Your response must be an exact transcription of the lines from the one containing "stage / hold" through the final line of the data.

(Beginning of Supplied data)

==> src/rtl/demux.sv <==
`default_nettype none
// ============================================================================
// Module   : demux
// Brief    : Registered 1-to-2 stream demultiplexer with valid/ready
//            handshakes. Each output port owns a 2-entry FIFO so that a
//            stalled consumer on one port never blocks the other port.
//            Optional per-port delivery counters are enabled by defining
//            DEMUX_STATS_EN (adds count0/count1 ports).
// Revision : 1.0 - initial release
// ============================================================================
module demux #(
    parameter int WIDTH = 32
) (
    input  logic             clock,
    input  logic             reset,
    input  logic [WIDTH-1:0] in_data,
    input  logic             in_sel,
    input  logic             in_valid,
    output logic             in_ready,
    output logic [WIDTH-1:0] out0_data,
    output logic             out0_valid,
    input  logic             out0_ready,
    output logic [WIDTH-1:0] out1_data,
    output logic             out1_valid,
    input  logic             out1_ready
`ifdef DEMUX_STATS_EN
    ,
    output logic [15:0]      count0,
    output logic [15:0]      count1
`endif
);

    // Per-FIFO occupancy
    typedef enum logic [1:0] {
        S_EMPTY = 2'd0,
        S_ONE   = 2'd1,
        S_FULL  = 2'd2
    } occ_t;

    logic [WIDTH-1:0] w_head      [2];
    logic             w_full      [2];
    logic             w_valid     [2];
    logic             w_out_ready [2];
`ifdef DEMUX_STATS_EN
    logic [15:0]      w_count     [2];
`endif

    assign w_out_ready[0] = out0_ready;
    assign w_out_ready[1] = out1_ready;

    // Ready looks only at registered occupancy of the selected FIFO, so
    // there is no combinational path from outN_ready to in_ready. A FULL
    // FIFO being popped this cycle still refuses the push (one bubble).
    assign in_ready = !reset && !w_full[in_sel];

    generate
        for (genvar g = 0; g < 2; g++) begin : g_port
            occ_t             r_state;
            occ_t             w_state_nxt;
            logic [WIDTH-1:0] r_head;
            logic [WIDTH-1:0] r_tail;
            logic             w_push;
            logic             w_pop;

            assign w_push = in_valid && in_ready && (in_sel == 1'(g));
            assign w_pop  = (r_state != S_EMPTY) && w_out_ready[g] && !reset;

            // Occupancy transitions on push/pop
            always_comb begin
                w_state_nxt = r_state;
                case (r_state)
                    S_EMPTY: begin
                        if (w_push) w_state_nxt = S_ONE;
                    end
                    S_ONE: begin
                        if (w_push && !w_pop)      w_state_nxt = S_FULL;
                        else if (!w_push && w_pop) w_state_nxt = S_EMPTY;
                    end
                    S_FULL: begin
                        if (w_pop) w_state_nxt = S_ONE;
                    end
                    default: w_state_nxt = S_EMPTY;
                endcase
            end

            // Occupancy state register
            always_ff @(posedge clock) begin
                if (reset) r_state <= S_EMPTY;
                else       r_state <= w_state_nxt;
            end

            // Head/tail storage; head drives the output directly, and it is
            // left untouched when the FIFO drains so the output holds.
            always_ff @(posedge clock) begin
                if (reset) begin
                    r_head <= '0;
                    r_tail <= '0;
                end else begin
                    case (r_state)
                        S_EMPTY: begin
                            if (w_push) r_head <= in_data;
                        end
                        S_ONE: begin
                            if (w_push && w_pop) r_head <= in_data;
                            else if (w_push)     r_tail <= in_data;
                        end
                        S_FULL: begin
                            if (w_pop) r_head <= r_tail;
                        end
                        default: begin
                            r_head <= r_head;
                        end
                    endcase
                end
            end

            assign w_full[g]  = (r_state == S_FULL);
            assign w_valid[g] = (r_state != S_EMPTY);
            assign w_head[g]  = r_head;

`ifdef DEMUX_STATS_EN
            logic [15:0] r_count;

            // Delivered-word counter, wraps naturally at 16 bits
            always_ff @(posedge clock) begin
                if (reset)      r_count <= 16'd0;
                else if (w_pop) r_count <= r_count + 16'd1;
            end

            assign w_count[g] = r_count;
`endif
        end
    endgenerate

    assign out0_data  = w_head[0];
    assign out0_valid = w_valid[0];
    assign out1_data  = w_head[1];
    assign out1_valid = w_valid[1];
`ifdef DEMUX_STATS_EN
    assign count0     = w_count[0];
    assign count1     = w_count[1];
`endif

endmodule
`default_nettype wire
==> config.mk <==
export PLATFORM = sky130hd
export DESIGN_NAME = demux
export DESIGN_NICKNAME = d
export VERILOG_FILES = /design/src/rtl/demux.sv
export SDC_FILE = /design/constraint.sdc
export NUM_CORES = 1
export LEC_CHECK = 0
export CORE_ASPECT_RATIO = 1.1
export CORE_MARGIN = 2
export CORE_UTILIZATION = 40
export DETAILED_ROUTE_END_ITERATION = 8
export GPL_ROUTABILITY_DRIVEN = 0
export HOLD_SLACK_MARGIN = 0.1
export PLACE_DENSITY = 0.73
export SYNTH_ARGS = -nofsm -noshare
export SYNTH_HDL_FRONTEND = slang
export SYNTH_SLANG_ARGS = --single-unit
==> constraint.sdc <==
create_clock -name clock -period 7.8 [get_ports clock]
set_clock_uncertainty 0.05 [all_clocks]
set_input_delay 1.17 -clock clock [delete_from_list [all_inputs] [get_ports clock]]
set_output_delay 1.17 -clock clock [all_outputs]
set_load 0.03 [all_outputs]
After elaboration in Yosys (flattened, before gate mapping)
Cells that the tools add are included.
{"block": "op_classes", "muxes": 21, "n_eq_ne": 12, "bitwise": 4, "magnitude_cmp": 1, "n_reduce_logical": 32}
{"cell": "2-to-1 mux 32 bit", "count": 6}
{"cell": "one-hot mux 32 bit (3 select lines)", "count": 2}
{"cell": "2-to-1 mux 2 bit", "count": 8}
{"cell": "logical AND 1 bit", "count": 14}
{"cell": "one-hot mux 2 bit (3 select lines)", "count": 2}
{"cell": "AND reduction 3 bit", "count": 4}
{"cell": "!= test 2 bit (second input constant)", "count": 4}
{"cell": "AND reduction 4 bit", "count": 2}
{"cell": "logical NOT 1 bit", "count": 6}
{"cell": "!= test 3 bit (second input constant)", "count": 2}
{"cell": "nonzero test 3 bit", "count": 2}
{"cell": "equality test 2 x 1 -> 1 bit (second input constant)", "count": 2}
{"cell": "equality test 2 bit (second input constant)", "count": 2}
{"cell": "logical NOT 2 bit", "count": 2}
{"cell": "!= test 2 x 1 -> 1 bit (second input constant)", "count": 2}
{"cell": "nonzero test 2 bit", "count": 2}
{"cell": "2-to-1 mux 1 bit", "count": 3}
{"cell": "NOT 1 bit", "count": 3}
{"cell": "greater-or-equal comparator 2 bit (second input constant)", "count": 1}
{"cell": "NOT 1 -> 2 bit", "count": 1}
{"block": "totals", "regBits": 132, "out_inout_bits": 67, "in_bits": 38, "elab_cells": 76}

Logic depth before layout (Yosys ltp)
Gate-level depths: netlist of the first run.
{"block": "depth", "word_depth": 13, "mapped_depth": 12, "ltp_nobuf": 9}

Worst setup path after synthesis of the first run
OpenSTA, ideal clock, no wires.
{"block": "synth_path", "path_kind": "input -> output", "start": "input reset", "end": "output in_ready", "n_path_buf": 2, "t_arrival_ps": 2276, "stages": 3, "setup_slack_ps": 4304, "required_ps": 6580, "cell_sequence": "buf_2 clkbuf_1 a211oi_1"}
{"block": "synth_via", "elab_chain_cells": 2}
{"item": "start: declaration", "line_no": "15", "rtl": "input logic reset,"}
{"item": "logical NOT 1 bit", "line_no": "54", "rtl": "assign in_ready = !reset && !w_full[in_sel];"}
{"item": "logical AND 1 bit", "line_no": "54"}
{"item": "end: declaration", "line_no": "19", "rtl": "output logic in_ready,"}
Every way passes these cells.

Final worst setup path of the first run
{"block": "layout_path", "start": "register g_port[0].r_state[0]", "end": "output in_ready"}
{"block": "layout_via", "elab_chain_cells": 6}
{"item": "start: declaration", "line_no": "58", "rtl": "occ_t r_state;"}
{"item": "start signal: assignment", "line_no": "89", "rtl": "else r_state <= w_state_nxt;"}
{"item": "equality test 2 bit", "line_no": "117", "rtl": "assign w_full[g] = (r_state == S_FULL);"}
{"item": "2-to-1 mux 1 bit (not written as such) (3 in a row)", "line_no": "54"}
{"item": "logical NOT 1 bit", "line_no": "54"}
{"item": "logical AND 1 bit", "line_no": "54"}
Every way passes these cells. The select of a mux whose other input is x is not followed.

==> results of run 1 <==
[stage by stage]
step           setup slack (ns)  hold WS (ns)  std cells
3_5_place_dp               3.60         0.396        862
2_1_floorplan              4.30         0.386        618
6_report                   3.68         0.401        892
5_1_grt                    3.50         0.420        892
4_1_cts                    3.65         0.404        892
3_3_place_gp               3.74         0.391        862
[flip-flops by register name (all words and copies together), names as in the netlist]
name            cells
g_port.r_tail      64
out0_data          32
out1_data          32
g_port.r_state      4
[final cells by class]
| type | count | share of cell area (%) |
|---|---|---|
| timing repair buffer | 110 | 15.0 |
| multi-input combinational | 427 | 37.2 |
| sequential | 132 | 36.7 |
| clock buffer | 25 | 6.88 |
| tap | 188 | 3.26 |
| clock inverter | 5 | 0.695 |
| inverter | 5 | 0.260 |
[worst min-delay path: stages, from the launching register on]
cell	delay, ns
dfxtp_1	0.30
nand2_1	0.05
a21oi_1	0.05
[report_power, final]
group	switching [W]	leakage, nW	internal (W)
registers	0.0000223	1.07	0.000709
clock network	0.000267	0.273	0.000466
logic	0.000156	1.26	0.000108
total	0.000445	2.61	0.00128
[worst paths after layout]
| path | end |
|---|---|
| worst max-delay path | in_ready |
| worst min-delay path | g_port[1].r_tail[4]$_SDFFE_PP0P_ |
| worst max register to register | out1_data[11]$_SDFFE_PP0P_ |
| worst min register to register | g_port[1].r_tail[4]$_SDFFE_PP0P_ |
[cell usage in the layout, fill, tap and decap left out, types with 3 or more instances in the layout]
cell	Yosys	routed
buf_4	3	7
inv_1	5	5
nor2b_1	4	3
a21oi_1	96	96
nand2_1	131	131
nand2b_1	4	3
clkbuf_8	0	4
a211oi_1	39	39
nor2_1	41	40
nand3b_1	3	3
mux2i_1	65	65
clkbuf_1	38	4
clkdlybuf4s50_1	0	103
dfxtp_1	132	132
a211oi_2	28	28
ha_1	5	5
clkinv_2	0	4
clkbuf_16	0	17
[routing by layer]
layer | track usage, % | part of all wire, % | vias up
met2 | 29.4 | 49 | 110
met4 | 5.88 | 1.5 | 0
li1 | - | - | 2298
met1 | 24.1 | 43 | 2134
met5 | 0 | 0 | -
met3 | 7.19 | 6.4 | 20
[cells by family (layout without fill, tap and decap cells)]
kind of cell	after synthesis	after routing	share of synthesized area, %
multiplexers	65	65	11.7
AND/OR/NAND/NOR	190	190	13.8
flip-flops	132	132	47.5
buffers and inverters	59	145	4.77
AO/OA/AOI/OAI	167	167	21.1
adder cells (fa/ha/maj)	5	5	1.12
==> key figures, run 1 <==
Timing
  • Setup TNS: 0 ns
  • # setup viols final: 0
  • Slew @ Worst Pin: 1.19 ns
  • Max Slew Vio Count: 0
  • Tmin final: 4.12 ns
  • Crit share post-route: 52.8%
  • Slew HR: 21.0%
  • Fmax: 243 MHz
  • RSZ-0062 raised after global routing: no
  • Final Hold Fails: 0

Clock network
  • Bufs on Longest Clock Path: 2
  • Post-CTS Hold Buffers: 0
  • H-tree depth reported by CTS: 4
  • Num CTS Buffers: 17
  • Total clock sinks: 132
  • Clk root buf: clkbuf_16
  • Clk pin slew, worst setup/hold paths: 0.05 ns
  • TritonCTS clock tree: yes
  • Post-CTS resize count: 0
  • Clock latency on the worst-skew pair: 0.41 ns
  • Total setup buffers inserted after CTS: 0

Floorplanning
  • Initial core utilization: 40.7%
  • Die width: 116 um
  • Die footprint: 14900 um2
  • Die Height: 128 um
  • IO Pins: 105
  • Placeable Area: 13700 um2
  • # rows: 45

Logic synthesis
  • Syn Inst Count: 618
  • Post-synth top area cell: dfxtp_1
  • Syn Area/Cell: 9.01 um2
  • Area contributors post-synth: dfxtp_1 47%, mux2i_1 12%, nand2_1 8.8%
  • Netlist cell types: 26
  • Most frequent cell after synthesis: dfxtp_1
  • Synth Flop Type: dfxtp_1
  • Top cell type's share of synthesized area: 47.5%
  • #FFs+latches synth: 132
  • Netlist Area Pre-Place: 5570 um2
  • Post-synthesis sequential area ratio: 47.5%
  • Number of synthesized flops with an enable pin: 0
  • Yosys Warn Count: 0
  • Synth Net Count: 661
  • Synth top cells by count: 132 x dfxtp_1, 131 x nand2_1, 96 x a21oi_1
  • Post-synth ARST share: 0%

Route
  • Vias: 4562
  • Vias per cell: 5.11
  • DR DRC count: 0
  • DRT Pass-1 Iters: 4
  • Iteration-0 DRC Markers: 263
  • Drt wl/cell: 15.3 um
  • Antenna viol nets, final: 0
  • Final WL: 13700 um

Global route
  • Pin count of the biggest net entering global routing: 77
  • Total global-route track usage: 18.8%
  • Vias in the first global route: 4295
  • Global-route wire length before repair: 21900 um
  • Gr ovfl total: 0
  • Initial antenna violation count: 0

Critical path
  • Data arrival time of the worst path: 2.90 ns
  • Slowest-stage cell, CP: nand2b_2
  • Reg-to-reg slack, setup: 4.59 ns
  • Reg2reg start: g_port[1].r_state[0]$_SDFFE_PP0P_
  • Critical Path End Type: primary output
  • Crit path kind: reg -> out
  • Crit. path cell count: 4
  • Critical-path cell list: nand2b_2 > nor2_1 > a211oi_1 > clkdlybuf4s50_1
  • Cell family with most CP delay: simple AND/OR/NAND/NOR gates
  • CP required: 6.58 ns
  • CP Launch Point: g_port[0].r_state[0]$_SDFFE_PP0P_
  • Largest stage delay, worst path: 0.96 ns
  • Maximum fanout along the worst path: 35
  • Worst Reg2Reg Path Length in Cells: 9
  • Worst Path Buf+Inv: 1
  • CP Launch Type: register

Layout
  • Nets: 736
  • Syn-to-layout area delta: 29.5%
  • Register area: 2640 um2
  • Layout cells sized above 1: 9.66%
  • Design Area, Final: 7210 um2
  • Number of diodes: 0
  • Area of the multi-input gates: 2680 um2
  • FILL cells: 1221
  • Util after Layout: 52.7%

Power
  • Total power: 0.00173 W
  • Maximum VDD drop: 174 uV
  • Pwr dens: 240 nW/um2
  • Leakage power: 2.61 nW

Placed design
  • HPWL Detailed: 8910 um
  • Port Buffers: 104
  • DP Area: 6660 um2

Min path
  • WHS Path Cells: 2
  • Hold Crit Class: reg -> reg
  • Hold Crit Start: g_port[1].r_tail[4]$_SDFFE_PP0P_

Run status
  • Outcome: finished clean

Run
  • Maxcap violations: 0
Power figures use the tool's default switching activity.
==> run 2: changes to the inputs <==
PLACE_DENSITY = 0.75   (was 0.73)
clock period = 3.5 ns   (was 7.8 ns; I/O delays follow)
==> run 2 against run 1 <==
  * Non-clock buffer count rose by 8
  * Worst hold slack better by 0.0019 ns
  * Power increased by 140%
  * Global-route usage rose by 0.50 points
  * Critical path depth stayed put
  * Critical endpoint unchanged
==> key figures, run 2 (same netlist as run 1, synthesis figures left out) <==
Run status
  • Outcome: finished clean

Timing
  • Fmax: 359 MHz
  • RSZ-0062 raised after global routing: no
  • Setup TNS: 0 ns (unchanged)
  • Final Hold Fails: 0 (unchanged)
  • Slew @ Worst Pin: 0.809 ns (-0.376 ns)
  • Worst setup margin: 0.712 ns (-2.97 ns)
  • Slew HR: 46.1% (+25 points)
  • Max Slew Vio Count: 0 (unchanged)
  • Crit share post-route: 79.7%
  • # setup viols final: 0 (unchanged)
  • Tmin final: 2.79 ns

Power
  • Maximum VDD drop: 291 uV (+68%)
  • Leakage power: 2.70 nW (+3.4%)
  • Pwr dens: 563 nW/um2 (+130%)

Min path
  • WHS Path Cells: 2 (unchanged)
  • Hold Crit Class: reg -> reg

Clock network
  • Clock latency on the worst-skew pair: 0.41 ns (about the same)
  • Total clock sinks: 132 (unchanged)
  • TritonCTS clock tree: yes
  • Clk root buf: clkbuf_16
  • Clk pin slew, worst setup/hold paths: 0.05 ns (about the same)
  • Total setup buffers inserted after CTS: 0 (unchanged)
  • Post-CTS Hold Buffers: 0 (unchanged)
  • Num CTS Buffers: 17 (unchanged)
  • Post-CTS resize count: 0 (unchanged)
  • H-tree depth reported by CTS: 4 (unchanged)
  • Bufs on Longest Clock Path: 2 (unchanged)

Route
  • Antenna viol nets, final: 0 (unchanged)
  • Vias per cell: 5.07 (-0.83%)
  • Vias: 4570 (+0.18%)
  • Drt wl/cell: 15.4 um (+0.74%)
  • Final WL: 13900 um (+1.8%)
  • DR DRC count: 0 (unchanged)
  • DRT Pass-1 Iters: 5 (+1)
  • Iteration-0 DRC Markers: 287 (+9.1%)

Critical path
  • Worst Reg2Reg Path Length in Cells: 8 (-1)
  • Crit path kind: reg -> out
  • Data arrival time of the worst path: 2.21 ns (-0.69 ns)
  • Maximum fanout along the worst path: 16 (-54%)
  • CP Launch Type: register
  • Critical Path End Type: primary output
  • CP required: 2.92 ns (-3.66 ns)

Layout
  • Syn-to-layout area delta: 32.6%
  • Commonest non-fill, non-tap cells in the layout: 132 x dfxtp_1, 131 x nand2_1, 103 x clkdlybuf4s50_1
  • Nets: 744 (+1.1%)
  • Largest Register: g_port.r_tail
  • Max reg flops: 64 (unchanged)
  • Post-Layout Cell Count: 901 (+1.0%)
  • Number of diodes: 0 (unchanged)
  • Layout cells sized above 1: 11.2% (+1.6 points)
  • Most common cell after layout, fill and taps aside: dfxtp_1

Global route
  • Vias in the first global route: 4389 (+2.2%)
  • Global-route wire length before repair: 22400 um (+2.6%)
  • Initial antenna violation count: 0 (unchanged)
  • Gr ovfl total: 0 (unchanged)
  • Total global-route track usage: 19.4% (+0.50 points)
  • Pin count of the biggest net entering global routing: 72 (-6.5%)

Placed design
  • Placed Instances: 870 (+0.93%)
  • HPWL Detailed: 8940 um (+0.32%)
  • Port Buffers: 104 (unchanged)
  • Worst slack, placed: 0.543 ns (-3.06 ns)

Floorplanning
  • Initial core utilization: 40.7% (unchanged)
  • Placeable Area: 13700 um2 (unchanged)
  • # rows: 45 (unchanged)
  • Die width: 116 um (unchanged)
  • Die Height: 128 um (unchanged)
  • IO Pins: 105 (unchanged)
  • Die footprint: 14900 um2 (unchanged)

Run
  • Maxcap violations: 0 (unchanged)
[run 2: cell type report]
| cell class | instances | area [um2] |
|---|---|---|
| fillers | 1229 | 6300 |
| multi-input cells | 427 | 2680 |
| flip-flops and latches | 132 | 2640 |
| repair buffers | 118 | 1160 |
| clock buffers | 21 | 470 |
| well taps | 188 | 235 |
| clock inverters | 10 | 178 |
| inverters | 5 | 18.8 |
[run 2: path summary, 6_finish.rpt]
path | slack, ns | endpoint | from
max reg2reg | 1.11 | g_port[1].r_tail[6]$_SDFFE_PP0P_ | g_port[1].r_state[0]$_SDFFE_PP0P_
min | 0.40 | g_port[1].r_tail[21]$_SDFFE_PP0P_ | g_port[1].r_tail[21]$_SDFFE_PP0P_
min reg2reg | 0.40 | g_port[1].r_tail[21]$_SDFFE_PP0P_ | g_port[1].r_tail[21]$_SDFFE_PP0P_
max | 0.71 | in_ready | g_port[1].r_state[0]$_SDFFE_PP0P_
[run 2: routing by layer]
| metal | up-vias | track usage [%] | share of wire [%] |
|---|---|---|---|
| met5 | - | 0 | 0 |
| met4 | 0 | 6.86 | 1.0 |
| met1 | 2140 | 24.3 | 45 |
| li1 | 2302 | - | - |
| met2 | 118 | 32.4 | 50 |
| met3 | 10 | 4.59 | 4.6 |
[run 2: critical path, stage by stage, from the launching register on]
cell	delay [ns]
dfxtp_1	0.50
nor2b_4	0.07
buf_4	0.24
a211oi_1	0.27
clkdlybuf4s50_1	0.71
[run 2: stage by stage]
stage / hold slack [ns] / total power [W] / utilization [%] / area, um2
global placement: 0.390 / 0.00224 / 49.2 / 6730
CTS: 0.403 / 0.00419 / 53.9 / 7380
finish: 0.403 / 0.00416 / 53.9 / 7380
global route: 0.418 / 0.00431 / 53.9 / 7380
floorplan: 0.386 / 0.00201 / - / 5570
detailed placement: 0.396 / 0.00226 / 49.2 / 6730
[run 2: power by group]
part	total (W)	internal, W	switching (W)
Clock	0.00193	0.00131	0.000620
Combinational	0.000601	0.000247	0.000354
Sequential	0.00162	0.00158	0.0000453
==> run 3: changes to the inputs <==
clock period = 2.3 ns   (was 3.5 ns; I/O delays follow)
==> run 3 against run 2 <==
  * Sequential share of layout area is 1.2 points lower
  * Flip-flop and latch count is the same
  * Routed wire length is 5.2% higher
  * Register-to-register slack got worse by 0.90 ns
  * Via count grew 5.0%
  * Sequential power is 53% higher
  * Worst setup slack worse by 0.60 ns
  * Cell area is 3.7% higher
  * Clock power grew 62%
  * Core utilization grew 2.0 points
  * Largest cell class unchanged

(End of Supplied data)

- **Your solution**
stage / hold slack [ns] / total power [W] / utilization [%] / area, um2
global placement: 0.390 / 0.00224 / 49.2 / 6730
CTS: 0.403 / 0.00419 / 53.9 / 7380
finish: 0.403 / 0.00416 / 53.9 / 7380
global route: 0.418 / 0.00431 / 53.9 / 7380
floorplan: 0.386 / 0.00201 / - / 5570
detailed placement: 0.396 / 0.00226 / 49.2 / 6730
[run 2: power by group]
part	total (W)	internal, W	switching (W)
Clock	0.00193	0.00131	0.000620
Combinational	0.000601	0.000247	0.000354
Sequential	0.00162	0.00158	0.0000453
==> run 3: changes to the inputs <==
clock period = 2.3 ns   (was 3.5 ns; I/O delays follow)
==> run 3 against run 2 <==
  * Sequential share of layout area is 1.2 points lower
  * Flip-flop and latch count is the same
  * Routed wire length is 5.2% higher
  * Register-to-register slack got worse by 0.90 ns
  * Via count grew 5.0%
  * Sequential power is 53% higher
  * Worst setup slack worse by 0.60 ns
  * Cell area is 3.7% higher
  * Clock power grew 62%
  * Core utilization grew 2.0 points
  * Largest cell class unchanged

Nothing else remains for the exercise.